Published Date: 19 Aug 2021

Mum and daughter with campfire

During a recent family holiday, we made some new friends. Obviously as a family, deaf awareness is very important to us and we are all passionate about Charlotte being able to have the same opportunities as everyone else despite her deafness. However, how do you deal with introducing deafness and deaf awareness to new friends without being patronising or making an issue of it?

As Charlotte usually wears cochlear implants, which are colourful and mostly on top of her hair, there is a visual cue there already. Despite this, many people haven’t a clue what cochlear implants are or what it means when someone is wearing them. Sometimes just seeing these on her head opens a conversation and then we can choose what to say and how to explain to match their level of understanding. It can be very difficult for other people to understand that cochlear implants are not a cure for deafness and don’t mean that once Charlotte is wearing them she can hear everything. Remember that as a family with a deaf child, we’ve had years of research, education and experience to understand what this means for our family and specifically for Charlotte.

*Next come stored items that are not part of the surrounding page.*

[src/rtl/ecliptic_fp_misc.sv]
// ============================================================================
// ecliptic_fp_misc: binary32 sign injection, classify and compare/min/max.
// Revision: 1.0
// ============================================================================
`default_nettype none

module ecliptic_fp_misc (
  input  logic        clk,
  input  logic        nrst,
  input  logic        req,
  input  logic [1:0]  unit,
  input  logic [2:0]  op,
  input  logic [31:0] src1,
  input  logic [31:0] src2,
  output logic        ack,
  output logic [31:0] res,
  output logic        invalid
);

  localparam logic [1:0]  UNIT_SGNJ  = 2'b00;
  localparam logic [1:0]  UNIT_CLASS = 2'b01;
  localparam logic [1:0]  UNIT_CMP   = 2'b10;
  localparam logic [31:0] CANON_NAN  = 32'h7fc00000;

  logic        ack_q, ack_d;
  logic [31:0] res_q, res_d;
  logic        invalid_q, invalid_d;

  logic a_exp_ff, a_exp_0, a_frac_nz, a_nan, a_snan, a_zero;
  logic b_exp_ff, b_exp_0, b_frac_nz, b_nan, b_snan, b_zero;
  logic any_nan, any_snan, both_zero;
  logic lt, eq;
  logic [9:0]  cls;
  logic [31:0] result;
  logic        result_inv;

  always_comb begin
    a_exp_ff  = &src1[30:23];
    a_exp_0   = ~|src1[30:23];
    a_frac_nz = |src1[22:0];
    a_nan     = a_exp_ff & a_frac_nz;
    a_snan    = a_nan & ~src1[22];
    a_zero    = a_exp_0 & ~a_frac_nz;
    b_exp_ff  = &src2[30:23];
    b_exp_0   = ~|src2[30:23];
    b_frac_nz = |src2[22:0];
    b_nan     = b_exp_ff & b_frac_nz;
    b_snan    = b_nan & ~src2[22];
    b_zero    = b_exp_0 & ~b_frac_nz;
    any_nan   = a_nan | b_nan;
    any_snan  = a_snan | b_snan;
    both_zero = a_zero & b_zero;

    cls = {a_nan & src1[22],
           a_snan,
           ~src1[31] & a_exp_ff & ~a_frac_nz,
           ~src1[31] & ~a_exp_0 & ~a_exp_ff,
           ~src1[31] & a_exp_0 & a_frac_nz,
           ~src1[31] & a_zero,
           src1[31] & a_zero,
           src1[31] & a_exp_0 & a_frac_nz,
           src1[31] & ~a_exp_0 & ~a_exp_ff,
           src1[31] & a_exp_ff & ~a_frac_nz};

    // Sign-magnitude ordering: negative magnitudes compare inverted.
    eq = (src1 == src2) | both_zero;
    if (both_zero) begin
      lt = 1'b0;
    end else if (src1[31] != src2[31]) begin
      lt = src1[31];
    end else if (src1[31]) begin
      lt = src1[30:0] > src2[30:0];
    end else begin
      lt = src1[30:0] < src2[30:0];
    end

    result     = 32'd0;
    result_inv = 1'b0;
    case (unit)
      UNIT_SGNJ: begin
        case (op[1:0])
          2'b00:   result = {src2[31], src1[30:0]};
          2'b01:   result = {~src2[31], src1[30:0]};
          2'b10:   result = {src1[31] ^ src2[31], src1[30:0]};
          default: result = src1;
        endcase
      end
      UNIT_CLASS: result = {22'd0, cls};
      UNIT_CMP: begin
        case (op)
          3'b000: begin
            result     = {31'd0, ~any_nan & (lt | eq)};
            result_inv = any_nan;
          end
          3'b001: begin
            result     = {31'd0, ~any_nan & lt};
            result_inv = any_nan;
          end
          3'b010: begin
            result     = {31'd0, ~any_nan & eq};
            result_inv = any_snan;
          end
          3'b100, 3'b101: begin
            result_inv = any_snan;
            if (a_nan & b_nan) begin
              result = CANON_NAN;
            end else if (a_nan) begin
              result = src2;
            end else if (b_nan) begin
              result = src1;
            end else if (both_zero) begin
              result = op[0] ? {src1[31] & src2[31], 31'd0}
                             : {src1[31] | src2[31], 31'd0};
            end else begin
              result = (lt ^ op[0]) ? src1 : src2;
            end
          end
          default: begin
            result     = 32'd0;
            result_inv = 1'b0;
          end
        endcase
      end
      default: begin
        result     = 32'd0;
        result_inv = 1'b0;
      end
    endcase

    ack_d     = req;
    res_d     = req ? result : res_q;
    invalid_d = req ? result_inv : invalid_q;
  end

  always_ff @(posedge clk or negedge nrst) begin
    if (!nrst) begin
      ack_q     <= 1'b0;
      res_q     <= 32'd0;
      invalid_q <= 1'b0;
    end else begin
      ack_q     <= ack_d;
      res_q     <= res_d;
      invalid_q <= invalid_d;
    end
  end

  assign ack     = ack_q;
  assign res     = res_q;
  assign invalid = invalid_q;

endmodule

`default_nettype wire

We use meeting new people as an opportunity to talk about simple deaf awareness. We call Charlotte to get her attention before we start speaking, give her instructions while making sure that she can see our full face, we don’t talk when we’re eating or have our mouths covered and we take it in turns to speak. During the time we’re together, I’ll try to model these deaf awareness behaviours, as well as demonstrate how to repeat myself if Charlotte didn’t hear me or understand what I’ve been saying.

We also use sign language to communicate at times, which can again open up a conversation with new friends. People ask if we’re signing and why, this gives us a chance to explain how Charlotte can hear sometimes but can’t when she removes her cochlear implants. It’s also a chance to show how to enhance communication in a noisy environment or when using new words/names. Some people will ask to be taught a few simple signs to help Charlotte if she needs them.

Over the years, we’ve found everyone to be supportive and keen to make sure that they communicate effectively with Charlotte and I strongly believe it’s because we are so open about her abilities and needs. Deafness is not a bad word, it’s something we celebrate and promote as part of Charlotte’s uniqueness. Just as we celebrate her brother’s love of art and music or another brother’s sporting achievements.

During the holiday I mentioned, we were staying on a remote country lane. There were several cars coming up and down everyday, including some electric cars which are pretty silent. Our new friend, who was a regular in the area and knew the local residents, chatted with each of the drivers, explaining that Charlotte was deaf, that she wouldn’t always be wearing her cochlear implants and that they would need to slow down when driving and watch out for her, instead of relying on her to see them.

Inclusion, acceptance and normality matters, but if we don’t educate others on deafness and what it means for our children, there’s a risk of being excluded and isolated in many aspects of their lives.


Sara and her husband James live in Northern Ireland and are parents to Sam (14), Matthew (12), Oliver (10) and Charlotte (8). Charlotte is profoundly Deaf and wears bilateral cochlear implants, communicating with a mix of speech and BSL. Sara blogs about her experiences on Facebook as 'Deaf Princess' and Twitter @DeafPrincessNI and is leading the 'Sign Language for All' project.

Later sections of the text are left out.